Glial response in the midcingulate cortex in Huntington’s disease

Thulani H Palpagama 1, Andrea Kwakowsky 1,2,*
PMCID: PMC11246152  PMID: 39657093

Huntington’s disease (HD) is a genetic disease characterized by the progressive degeneration of the striatum and cortex. Patients can present with a variety of symptoms that can broadly be classified into motor symptoms, inclusive of choreatic movements and rigidity, mood and psychiatric symptoms, such as depression and apathy, and cognitive symptoms, such as cognitive decline. The causal mutation underlying HD results from an expansion of a CAG repeat sequence on the IT15 gene, resulting in the formation and accumulation of a mutant huntingtin protein.

The definitive mechanisms underlying the progressive atrophy of the striatum and cortex are yet to be elucidated, however, the potential contribution of a neuroinflammatory glial response in exacerbating cell death has been postulated (Palpagama et al., 2019). The gene expression and protein changes in astrocytes and microglial cells can result in the initiation and perpetuation of an inflammatory response. Chronic inflammation can, in turn promote the release of reactive oxygen species, proinflammatory cytokines, acidic species, and dysregulate ion and neurotransmitter balances (Palpagama et al., 2019). Indeed, there is an implication of astrocytic involvement in HD with advancing astrocytosis in the striatum considered a defining hallmark of the disease progression. Further to this, activated microglia, referring to microglia expressing genes and proteins that result in the deviation of these cells from a resting state, were observed in the striatum and frontal cortex with a correlative relationship between the number of activated microglia and the extent of neuronal loss (Sapp et al., 2001). Together, these studies suggest a significant glial response concomitant to cell death.

Atrophy of specific loci of the brain has been postulated to underlie the development of specific symptom profiles by patients.

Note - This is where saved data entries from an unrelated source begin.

From an optimization exercise on the open Yosys and OpenROAD flow, aimed at small area, a short achievable clock period and few clock cycles per item; shortcuts taken in it are not production practice.
Only simulation tests tie the RTL to the original design; equivalence was not proved.
In every run shown here, the design's own scripts or RTL, not TritonCTS, make the clock network.
No driver is modelled on the clock port, so clock power and skew are understated where the tree is cut down; a real chip needs a root buffer or a tree.

[config.mk]
export PLATFORM = sky130hd
export DESIGN_NAME = RCL
export DESIGN_NICKNAME = RCL
export VERILOG_FILES = /design/flow/design.v
export SDC_FILE = /design/flow/constraint.sdc
export NUM_CORES = 4
export LEC_CHECK = 0
export CAP_MARGIN = 20
export CORE_MARGIN = 2
export CORE_UTILIZATION = 65
export GPL_TIMING_DRIVEN = 0
export SLEW_MARGIN = 20
export SYNTH_HIERARCHICAL = 1
export BUFFER_PORTS_ARGS = -buffer_cell sky130_fd_sc_hd__buf_1
[constraint.sdc]
create_clock -name core_clock -period 80.0 [get_ports {clk}]
set_input_delay 16.0000 -clock core_clock [delete_from_list [all_inputs] [get_ports {clk}]]
set_output_delay 16.0000 -clock core_clock [all_outputs]
set_load 0.01 [all_outputs]
[design.v]
module RCL(
    clk,
    rst_n,
    in_valid,
    coef_Q,
    coef_L,
    out_valid,
    out
);
input clk, rst_n, in_valid;
input [4:0] coef_Q, coef_L;
output reg out_valid;
output reg [1:0] out;
reg [4:0] l1, q1;
reg [9:0] x, d;
reg [1:0] cnt;
wire first = cnt[0] & ~cnt[1];    
wire third = cnt[0] & cnt[1];     
wire nfirst = ~first;
wire [4:0] qm = third ? 5'd1 : q1;
wire [9:0] x_next, d_next;
wire [2:0] s_hi;
wire [6:0] s_lo;
wire [14:0] f;
wire n1 = (~x[0] & nfirst);
wire n2 = ~(l1[0] & qm[0]);
wire n3;
RCL_xn un3 (.a(n1), .b(n2), .y(n3));
wire n4 = ~(~x[1] & nfirst);
wire n5 = ~(l1[0] & qm[1]);
wire n6 = ~(l1[1] & qm[0]);
wire n7, n8;
RCL_fa un7 (.a(n4), .b(n5), .c(n6), .s(n7), .co(n8));
wire n9 = (n1 & ~n2);
wire n10;
RCL_xn un10 (.a(n9), .b(n7), .y(n10));
wire n11 = ~(l1[0] & qm[2]);
wire n12 = ~(l1[1] & qm[1]);
wire n13, n14;
RCL_fa un13 (.a(n11), .b(n12), .c(n8), .s(n13), .co(n14));
wire n15 = ~(l1[2] & qm[0]);
wire n16 = ~(n9 & ~n7);
wire n17, n18;
RCL_fa un17 (.a(n15), .b(n16), .c(n13), .s(n17), .co(n18));
wire n19 = (~x[2] & nfirst);
wire n20;
RCL_xn un20 (.a(n19), .b(n17), .y(n20));
wire n21 = ~(l1[0] & qm[3]);
wire n22, n23;
RCL_fa un22 (.a(n21), .b(n14), .c(n18), .s(n22), .co(n23));
wire n24 = ~(l1[2] & qm[1]);
wire n25 = ~(l1[3] & qm[0]);
wire n26, n27;
RCL_fa un26 (.a(n24), .b(n25), .c(n22), .s(n26), .co(n27));
wire n28 = ~(l1[1] & qm[2]);
wire n29 = ~(n19 & ~n17);
wire n30, n31;
RCL_fa un30 (.a(n28), .b(n29), .c(n26), .s(n30), .co(n31));
wire n32 = (~x[3] & nfirst);
wire n33;
RCL_xn un33 (.a(n32), .b(n30), .y(n33));
wire n34 = ~(l1[1] & qm[3]);
wire n35 = ~(l1[2] & qm[2]);
wire n36 = ~(l1[3] & qm[1]);
wire n37, n38;
RCL_fa un37 (.a(n34), .b(n35), .c(n36), .s(n37), .co(n38));
wire n39, n40;
RCL_fa un39 (.a(n37), .b(n23), .c(n27), .s(n39), .co(n40));
wire n41 = ~(~x[4] & nfirst);
wire n42, n43;
RCL_fa un42 (.a(n41), .b(n31), .c(n39), .s(n42), .co(n43));
wire n44 = ~(l1[0] & qm[4]);
wire n45 = ~(l1[4] & qm[0]);
wire n46 = ~n42;
wire n47, n48;
RCL_fa un47 (.a(n44), .b(n45), .c(n46), .s(n47), .co(n48));
wire n49 = (n32 & ~n30);
wire n50;
RCL_x2 un50 (.a(n49), .b(n47), .y(n50));
wire n51 = ~(l1[3] & qm[2]);
wire n52 = ~(l1[2] & qm[3]);
wire n53, n54;
RCL_fa un53 (.a(n52), .b(n40), .c(n43), .s(n53), .co(n54));
wire n55 = (~x[5] & nfirst);
wire n56 = ~(l1[1] & qm[4]);
wire n57 = ~(l1[4] & qm[1]);
wire n58, n59;
RCL_fa un58 (.a(n55), .b(n56), .c(n57), .s(n58), .co(n59));
wire n60 = ~n53;
wire n61, n62;
RCL_fa un61 (.a(n58), .b(n60), .c(n48), .s(n61), .co(n62));
wire n63;
RCL_xn un63 (.a(n51), .b(n38), .y(n63));
wire n64 = (n49 & n47);
wire n65, n66;
RCL_fa un65 (.a(n63), .b(n64), .c(n61), .s(n65), .co(n66));
wire n67 = ~(l1[2] & qm[4]);
wire n68 = ~(l1[4] & qm[2]);
wire n69, n70;
RCL_fa un69 (.a(n67), .b(n68), .c(n59), .s(n69), .co(n70));
wire n71, n72;
RCL_fa un71 (.a(n69), .b(n62), .c(n66), .s(n71), .co(n72));
wire n73 = (~x[6] & nfirst);
wire n74 = (l1[3] & qm[3]);
wire n75 = ~(n51 & n38);
wire n76, n77;
RCL_fa un76 (.a(n73), .b(n74), .c(n75), .s(n76), .co(n77));
wire n78 = ~n54;
wire n79, n80;
RCL_fa un79 (.a(n76), .b(n78), .c(n71), .s(n79), .co(n80));
wire n81 = ~(l1[3] & qm[4]);
wire n82, n83;
RCL_fa un82 (.a(n81), .b(n70), .c(n77), .s(n82), .co(n83));
wire n84 = (~x[7] & nfirst);
wire n85 = ~(l1[4] & qm[3]);
wire n86, n87;
RCL_fa un86 (.a(n84), .b(n85), .c(n82), .s(n86), .co(n87));
wire n88, n89;
RCL_fa un88 (.a(n86), .b(n72), .c(n80), .s(n88), .co(n89));
wire n90 = (l1[4] & qm[4]);
wire n91, n92;
RCL_fa un91 (.a(n90), .b(n83), .c(n87), .s(n91), .co(n92));
wire n93 = (x[8] & nfirst);
wire n94, n95;
RCL_fa un94 (.a(n93), .b(n91), .c(n89), .s(n94), .co(n95));
wire n96 = (x[9] & nfirst);
wire n97;
RCL_xn un97 (.a(n96), .b(n92), .y(n97));
wire n98;
RCL_x2 un98 (.a(n97), .b(n95), .y(n98));
wire n99 = ~n3;
wire n100 = ~n10;
wire n101 = ~n20;
wire n102 = ~n33;
wire n103 = ~n50;
wire n104 = ~n65;
wire n105 = ~n79;
wire n106 = ~n88;
wire n107 = ~(d[0] & nfirst);
wire n108;
RCL_xn un108 (.a(l1[0]), .b(n107), .y(n108));
wire n109 = ~(d[1] & nfirst);
wire n110 = (l1[0] & ~n107);
wire n111;
RCL_xn un111 (.a(n109), .b(n110), .y(n111));
wire n112 = ~l1[1];
wire n113 = ~(l1[0] & l1[1]);
wire n114 = ~(d[2] & nfirst);
wire n115, n116;
RCL_fa un115 (.a(n112), .b(n113), .c(n114), .s(n115), .co(n116));
wire n117 = (~n109 & n110);
wire n118;
RCL_xn un118 (.a(n115), .b(n117), .y(n118));
wire n119 = ~(l1[0] & l1[2]);
wire n120 = ~(d[3] & nfirst);
wire n121, n122;
RCL_fa un121 (.a(n119), .b(n120), .c(n116), .s(n121), .co(n122));
wire n123 = (~n115 & n117);
wire n124;
RCL_xn un124 (.a(n121), .b(n123), .y(n124));
wire n125 = ~(l1[0] & l1[3]);
wire n126 = ~(l1[1] & l1[2]);
wire n127, n128;
RCL_fa un127 (.a(n125), .b(n126), .c(n122), .s(n127), .co(n128));
wire n129 = ~l1[2];
wire n130 = ~(d[4] & nfirst);
wire n131, n132;
RCL_fa un131 (.a(n129), .b(n130), .c(n127), .s(n131), .co(n132));
wire n133 = (~n121 & n123);
wire n134;
RCL_xn un134 (.a(n133), .b(n131), .y(n134));
wire n135 = ~(l1[0] & l1[4]);
wire n136 = (l1[1] & l1[3]);
wire n137 = (~d[5] & nfirst);
wire n138, n139;
RCL_fa un138 (.a(n135), .b(n136), .c(n137), .s(n138), .co(n139));
wire n140 = (n133 & ~n131);
wire n141;
RCL_xn un141 (.a(n128), .b(n132), .y(n141));
wire n142, n143;
RCL_fa un142 (.a(n138), .b(n140), .c(n141), .s(n142), .co(n143));
wire n144 = ~(l1[1] & l1[4]);
wire n145, n146;
RCL_fa un145 (.a(l1[3]), .b(n144), .c(n139), .s(n145), .co(n146));
wire n147 = ~(n128 & n132);
wire n148, n149;
RCL_fa un148 (.a(n145), .b(n147), .c(n143), .s(n148), .co(n149));
wire n150 = (l1[2] & l1[3]);
wire n151 = (d[6] & nfirst);
wire n152, n153;
RCL_fa un152 (.a(n150), .b(n151), .c(n148), .s(n152), .co(n153));
wire n154, n155;
RCL_fa un154 (.a(n146), .b(n149), .c(n153), .s(n154), .co(n155));
wire n156 = ~(l1[2] & l1[4]);
wire n157 = (d[7] & nfirst);
wire n158, n159;
RCL_fa un158 (.a(n156), .b(n157), .c(n154), .s(n158), .co(n159));
wire n160 = ~(l1[3] & l1[4]);
wire n161 = (d[8] & nfirst);
wire n162, n163;
RCL_fa un162 (.a(l1[4]), .b(n160), .c(n161), .s(n162), .co(n163));
wire n164, n165;
RCL_fa un164 (.a(n162), .b(n155), .c(n159), .s(n164), .co(n165));
wire n166 = (d[9] & nfirst);
wire n167;
RCL_xn un167 (.a(n166), .b(n163), .y(n167));
wire n168;
RCL_x2 un168 (.a(n167), .b(n165), .y(n168));
wire n169 = (q1[0] & d[0]);
wire n170;
RCL_xn un170 (.a(n169), .b(n99), .y(n170));
wire n171 = ~(q1[0] & d[1]);
wire n172 = ~(q1[1] & d[0]);
wire n173;
RCL_xn un173 (.a(n171), .b(n172), .y(n173));
wire n174 = ~(n169 & n99);
wire n175;
RCL_x2 un175 (.a(n173), .b(n174), .y(n175));
wire n176 = ~(n173 & n174);
wire n177 = ~(q1[0] & d[2]);
wire n178 = ~(q1[1] & d[1]);
wire n179 = ~(q1[2] & d[0]);
wire n180, n181;
RCL_fa un180 (.a(n177), .b(n178), .c(n179), .s(n180), .co(n181));
wire n182 = ~(~n171 & ~n172);
wire n183 = ~(n99 | n100);
wire n184, n185;
RCL_fa un184 (.a(n182), .b(n180), .c(n183), .s(n184), .co(n185));
wire n186;
RCL_xn un186 (.a(n100), .b(n176), .y(n186));
wire n187;
RCL_x2 un187 (.a(n186), .b(n184), .y(n187));
wire n188 = ~(q1[1] & d[2]);
wire n189 = ~(q1[2] & d[1]);
wire n190 = ~(q1[3] & d[0]);
wire n191, n192;
RCL_fa un191 (.a(n188), .b(n189), .c(n190), .s(n191), .co(n192));
wire n193 = ~(q1[0] & d[3]);
wire n194 = ~(n100 & n176);
wire n195, n196;
RCL_fa un195 (.a(n193), .b(n191), .c(n194), .s(n195), .co(n196));
wire n197 = (n186 & n184);
wire n198 = ~(n99 | n101);
wire n199, n200;
RCL_fa un199 (.a(n197), .b(n195), .c(n198), .s(n199), .co(n200));
wire n201;
RCL_xn un201 (.a(n181), .b(n185), .y(n201));
wire n202;
RCL_x2 un202 (.a(n201), .b(n199), .y(n202));
wire n203 = ~(q1[0] & d[4]);
wire n204 = ~(q1[1] & d[3]);
wire n205 = ~(q1[3] & d[1]);
wire n206 = ~(q1[4] & d[0]);
wire n207, n208;
RCL_fa un207 (.a(n204), .b(n205), .c(n206), .s(n207), .co(n208));
wire n209 = ~(q1[2] & d[2]);
wire n210, n211;
RCL_fa un210 (.a(n209), .b(n207), .c(n196), .s(n210), .co(n211));
wire n212 = ~(n100 | n101);
wire n213, n214;
RCL_fa un213 (.a(n212), .b(n210), .c(n200), .s(n213), .co(n214));
wire n215 = ~(n201 & n199);
wire n216 = ~n213;
wire n217, n218;
RCL_fa un217 (.a(n101), .b(n215), .c(n216), .s(n217), .co(n218));
wire n219 = ~(n181 | n185);
wire n220 = ~(~n99 & ~n102);
wire n221, n222;
RCL_fa un221 (.a(n219), .b(n220), .c(n217), .s(n221), .co(n222));
wire n223;
RCL_xn un223 (.a(n203), .b(n192), .y(n223));
wire n224;
RCL_xn un224 (.a(n223), .b(n221), .y(n224));
wire n225 = ~(q1[1] & d[4]);
wire n226 = ~(q1[4] & d[1]);
wire n227, n228;
RCL_fa un227 (.a(n225), .b(n226), .c(n208), .s(n227), .co(n228));
wire n229, n230;
RCL_fa un229 (.a(n227), .b(n211), .c(n214), .s(n229), .co(n230));
wire n231 = ~(q1[0] & ~d[5]);
wire n232 = ~(q1[2] & d[3]);
wire n233 = ~(q1[3] & d[2]);
wire n234, n235;
RCL_fa un234 (.a(n231), .b(n232), .c(n233), .s(n234), .co(n235));
wire n236 = ~(n100 | n102);
wire n237, n238;
RCL_fa un237 (.a(n234), .b(n236), .c(n229), .s(n237), .co(n238));
wire n239 = ~n237;
wire n240, n241;
RCL_fa un240 (.a(n218), .b(n239), .c(n222), .s(n240), .co(n241));
wire n242 = ~(n203 | n192);
wire n243 = ~(~n99 & ~n103);
wire n244, n245;
RCL_fa un244 (.a(n242), .b(n243), .c(n240), .s(n244), .co(n245));
wire n246 = (n223 & ~n221);
wire n247;
RCL_xn un247 (.a(n246), .b(n244), .y(n247));
wire n248 = ~(q1[4] & d[2]);
wire n249, n250;
RCL_fa un249 (.a(n248), .b(n235), .c(n228), .s(n249), .co(n250));
wire n251 = ~(q1[0] & d[6]);
wire n252 = ~(q1[2] & d[4]);
wire n253 = ~(q1[3] & d[3]);
wire n254, n255;
RCL_fa un254 (.a(n251), .b(n252), .c(n253), .s(n254), .co(n255));
wire n256, n257;
RCL_fa un256 (.a(n254), .b(n249), .c(n230), .s(n256), .co(n257));
wire n258 = ~n102;
wire n259, n260;
RCL_fa un259 (.a(n258), .b(n238), .c(n256), .s(n259), .co(n260));
wire n261 = ~n259;
wire n262, n263;
RCL_fa un262 (.a(n261), .b(n241), .c(n245), .s(n262), .co(n263));
wire n264 = ~(n101 | n102);
wire n265 = ~(n100 | n103);
wire n266 = ~(n99 | n104);
wire n267, n268;
RCL_fa un267 (.a(n264), .b(n265), .c(n266), .s(n267), .co(n268));
wire n269 = ~(q1[1] & ~d[5]);
wire n270 = ~n262;
wire n271, n272;
RCL_fa un271 (.a(n269), .b(n270), .c(n267), .s(n271), .co(n272));
wire n273 = (n246 & ~n244);
wire n274;
RCL_x2 un274 (.a(n273), .b(n271), .y(n274));
wire n275 = ~(q1[1] & d[6]);
wire n276, n277;
RCL_fa un276 (.a(n275), .b(n255), .c(n250), .s(n276), .co(n277));
wire n278, n279;
RCL_fa un278 (.a(n276), .b(n257), .c(n260), .s(n278), .co(n279));
wire n280 = ~(q1[0] & d[7]);
wire n281 = ~(q1[3] & d[4]);
wire n282 = ~(q1[4] & d[3]);
wire n283, n284;
RCL_fa un283 (.a(n280), .b(n281), .c(n282), .s(n283), .co(n284));
wire n285, n286;
RCL_fa un285 (.a(n283), .b(n278), .c(n268), .s(n285), .co(n286));
wire n287 = ~(n101 | n103);
wire n288, n289;
RCL_fa un288 (.a(n287), .b(n272), .c(n285), .s(n288), .co(n289));
wire n290 = ~(n100 | n104);
wire n291 = ~n263;
wire n292, n293;
RCL_fa un292 (.a(n290), .b(n291), .c(n288), .s(n292), .co(n293));
wire n294 = ~(q1[2] & ~d[5]);
wire n295 = ~(n99 | n105);
wire n296, n297;
RCL_fa un296 (.a(n294), .b(n295), .c(n292), .s(n296), .co(n297));
wire n298 = ~(n273 & n271);
wire n299;
RCL_xn un299 (.a(n298), .b(n296), .y(n299));
wire n300 = ~(q1[1] & d[7]);
wire n301 = ~(q1[0] & d[8]);
wire n302 = ~(q1[2] & d[6]);
wire n303 = ~(q1[4] & d[4]);
wire n304, n305;
RCL_fa un304 (.a(n301), .b(n302), .c(n303), .s(n304), .co(n305));
wire n306 = ~(q1[3] & ~d[5]);
wire n307, n308;
RCL_fa un307 (.a(n306), .b(n304), .c(n277), .s(n307), .co(n308));
wire n309 = ~(n102 | n103);
wire n310, n311;
RCL_fa un310 (.a(n307), .b(n309), .c(n279), .s(n310), .co(n311));
wire n312 = ~(n101 | n104);
wire n313, n314;
RCL_fa un313 (.a(n312), .b(n310), .c(n286), .s(n313), .co(n314));
wire n315, n316;
RCL_fa un315 (.a(n289), .b(n313), .c(n293), .s(n315), .co(n316));
wire n317 = ~n103;
wire n318, n319;
RCL_fa un318 (.a(n317), .b(n297), .c(n315), .s(n318), .co(n319));
wire n320 = ~(n100 | n105);
wire n321 = (~n298 & n296);
wire n322, n323;
RCL_fa un322 (.a(n320), .b(n321), .c(n318), .s(n322), .co(n323));
wire n324;
RCL_xn un324 (.a(n300), .b(n284), .y(n324));
wire n325 = ~(~n99 & ~n106);
wire n326, n327;
RCL_fa un326 (.a(n324), .b(n325), .c(n322), .s(n326), .co(n327));
wire n328 = ~(q1[1] & d[8]);
wire n329 = ~(q1[2] & d[7]);
wire n330, n331;
RCL_fa un330 (.a(n328), .b(n329), .c(n305), .s(n330), .co(n331));
wire n332 = ~(q1[3] & d[6]);
wire n333, n334;
RCL_fa un333 (.a(n332), .b(n330), .c(n308), .s(n333), .co(n334));
wire n335 = ~(q1[0] & d[9]);
wire n336, n337;
RCL_fa un336 (.a(n335), .b(n333), .c(n311), .s(n336), .co(n337));
wire n338 = ~(n101 | n105);
wire n339, n340;
RCL_fa un339 (.a(n336), .b(n338), .c(n314), .s(n339), .co(n340));
wire n341, n342;
RCL_fa un341 (.a(n339), .b(n316), .c(n319), .s(n341), .co(n342));
wire n343, n344;
RCL_fa un343 (.a(n323), .b(n341), .c(n327), .s(n343), .co(n344));
wire n345 = ~(q1[4] & ~d[5]);
wire n346 = ~(~n300 & ~n284);
wire n347 = ~(n102 | n104);
wire n348, n349;
RCL_fa un348 (.a(n345), .b(n346), .c(n347), .s(n348), .co(n349));
wire n350 = ~(~n100 & ~n106);
wire n351, n352;
RCL_fa un351 (.a(n348), .b(n350), .c(n343), .s(n351), .co(n352));
wire n353 = ~(q1[2] & d[8]);
wire n354 = ~(q1[1] & d[9]);
wire n355 = ~(q1[3] & d[7]);
wire n356 = ~(q1[4] & d[6]);
wire n357, n358;
RCL_fa un357 (.a(n354), .b(n355), .c(n356), .s(n357), .co(n358));
wire n359, n360;
RCL_fa un359 (.a(n357), .b(n349), .c(n337), .s(n359), .co(n360));
wire n361 = ~n104;
wire n362, n363;
RCL_fa un362 (.a(n334), .b(n361), .c(n359), .s(n362), .co(n363));
wire n364 = ~(n102 | n105);
wire n365, n366;
RCL_fa un365 (.a(n364), .b(n362), .c(n340), .s(n365), .co(n366));
wire n367, n368;
RCL_fa un367 (.a(n365), .b(n342), .c(n344), .s(n367), .co(n368));
wire n369 = ~(n103 | n104);
wire n370, n371;
RCL_fa un370 (.a(n369), .b(n352), .c(n367), .s(n370), .co(n371));
wire n372;
RCL_xn un372 (.a(n353), .b(n331), .y(n372));
wire n373 = ~(~n101 & ~n106);
wire n374, n375;
RCL_fa un374 (.a(n372), .b(n373), .c(n370), .s(n374), .co(n375));
wire n376 = ~(q1[2] & d[9]);
wire n377 = ~(q1[4] & d[7]);
wire n378, n379;
RCL_fa un378 (.a(n376), .b(n377), .c(n358), .s(n378), .co(n379));
wire n380 = ~(q1[3] & d[8]);
wire n381 = ~(~n353 & ~n331);
wire n382, n383;
RCL_fa un382 (.a(n380), .b(n378), .c(n381), .s(n382), .co(n383));
wire n384, n385;
RCL_fa un384 (.a(n382), .b(n360), .c(n363), .s(n384), .co(n385));
wire n386 = ~(n103 | n105);
wire n387, n388;
RCL_fa un387 (.a(n386), .b(n384), .c(n366), .s(n387), .co(n388));
wire n389, n390;
RCL_fa un389 (.a(n387), .b(n368), .c(n371), .s(n389), .co(n390));
wire n391 = ~(~n102 & ~n106);
wire n392, n393;
RCL_fa un392 (.a(n391), .b(n375), .c(n389), .s(n392), .co(n393));
wire n394 = ~(q1[4] & d[8]);
wire n395, n396;
RCL_fa un395 (.a(n394), .b(n379), .c(n383), .s(n395), .co(n396));
wire n397, n398;
RCL_fa un397 (.a(n395), .b(n385), .c(n388), .s(n397), .co(n398));
wire n399 = ~(q1[3] & d[9]);
wire n400 = ~n105;
wire n401 = ~(n104 | n105);
wire n402, n403;
RCL_fa un402 (.a(n399), .b(n400), .c(n401), .s(n402), .co(n403));
wire n404, n405;
RCL_fa un404 (.a(n402), .b(n397), .c(n390), .s(n404), .co(n405));
wire n406 = ~(~n103 & ~n106);
wire n407, n408;
RCL_fa un407 (.a(n406), .b(n393), .c(n404), .s(n407), .co(n408));
wire n409 = ~(q1[4] & d[9]);
wire n410, n411;
RCL_fa un410 (.a(n409), .b(n396), .c(n403), .s(n410), .co(n411));
wire n412 = ~(~n104 & ~n106);
wire n413, n414;
RCL_fa un413 (.a(n412), .b(n410), .c(n398), .s(n413), .co(n414));
wire n415, n416;
RCL_fa un415 (.a(n413), .b(n405), .c(n408), .s(n415), .co(n416));
wire n417 = ~(n105 | n106);
wire n418 = ~n411;
wire n419 = n106 ^ n417 ^ n418;
wire n420 = ~n419;
wire n421 = n420 ^ n414 ^ n416;
wire n422 = ~n142;
assign x_next = {n98, n94, n106, n105, n104, n103, n102, n101, n100, n99};
assign d_next = {n168, n164, n158, n152, n422, n134, n124, n118, n111, n108};
assign s_hi = {n98, n94, ~n106};
assign s_lo = {~n105, ~n104, ~n103, ~n102, ~n101, ~n100, ~n99};
assign f = {n421, n415, n407, n392, n374, n351, n326, n299, n274, n247, n224, n202, n187, n175, n170};
wire big = ~((s_hi == 3'b000) | ((s_hi == 3'b111) & (s_lo != 7'd0)));
wire lt = ~big & f[14];
wire eq = ~big & (f == 15'd0);
always @(posedge clk) begin
	l1 <= coef_L;
	q1 <= coef_Q;
	x <= x_next;
	d <= d_next;
end
always @(posedge clk or negedge rst_n) begin
	if (!rst_n) begin
		cnt <= 2'd0;
		out_valid <= 1'b0;
		out <= 2'd0;
	end else begin
		cnt <= in_valid ? cnt + 2'd1 : 2'd0;
		out_valid <= third;
		out <= third ? {lt, eq} : 2'd0;
	end
end
endmodule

The progressive degeneration of the striatum has been long thought to underlie motor symptoms such as chorea and rigidity. Further research has highlighted the contribution of the atrophy of cortical regions to the development of different symptom profiles. This is exemplified by stereological cell counting studies that have identified pyramidal neuronal losses in the motor cortex, superior frontal, superior parietal, mid-temporal, primary sensory, and secondary visual cortices in brain tissue from patients with mainly motor symptoms when compared with controls. Interestingly, tissue from patients with mainly mood symptomology exhibited pyramidal neuron losses in the anterior cingulate cortex, superior frontal cortex, middle temporal, and superior parietal cortices (Thu et al., 2010; Nana et al., 2014). From this seminal work, the hypothesis that the development of a mood-predominant symptomology profile may be the result of the progressive deterioration of the anterior cingulate cortex (ACC) and associational areas of the frontal, middle, and parietal cortices that contribute to mood, has developed. The association between the regional atrophy of the brain in a symptom-specific way coupled with the potential contribution of glial cells through the development of a neurotoxic environment suggests the importance of investigating the glial response in pathologically affected areas of the HD brain.

The cingulate cortex is a region of particular interest when studying the deterioration of the cortex in HD due to the connectivity of this structure to multiple brain regions. The immense connectivity of the cingulate underlies the involvement of this structure in many functions including emotion processing, cognition, nociceptive and visuospatial functions, autonomic regulation, and skeletomotor functions. The ACC presents a role in emotion processing, forming part of the limbic system and presenting extensive connectivity to limbic structures such as the amygdala. Therefore, it is not surprising that the degeneration of this area has been correlated to the development of mood symptom profiles. Interestingly, the examination of microglia in the ACC suggests the presence of reactive microglia in magnetic resonance imaging studies (Pavese et al., 2006). Astrocytes were also detected to show altered gene expression patterns in the ACC in HD that were consistent with reactive phenotypes. Taken together, these studies suggest that in the ACC, glial responses are occurring and may relate to the symptom-specific atrophy in this area (Al-Dalahmah et al., 2020). Interestingly, the neighboring midcingulate cortex (MCC) however is far less characterized than the ACC. Stereological counting of a region of Brodmann area 24, which forms a portion of the MCC, revealed no changes in neuronal cell number in HD (Macdonald and Halliday, 2002). However, it is critical to note this study did not investigate anatomical changes across all Brodmann areas that form the MCC. Magnetic resonance imaging studies of the MCC have revealed conflicting results with regard to atrophy of this region in HD (Hobbs et al., 2011; Dogan et al., 2012). In turn, the lack of understanding of the pathological changes occurring in the global MCC warranted extensive study into this region to determine the extent to which the MCC is affected in HD. The MCC is of particular importance as the MCC confers a role in cognition, has connectivity to limbic areas, though less extensive than the ACC, and houses the cingulate motor areas, along with connections to motor-related regions of the brain. Therefore, potential pathology in the MCC can contribute to motor, mood, and cognitive symptoms that patients may present with.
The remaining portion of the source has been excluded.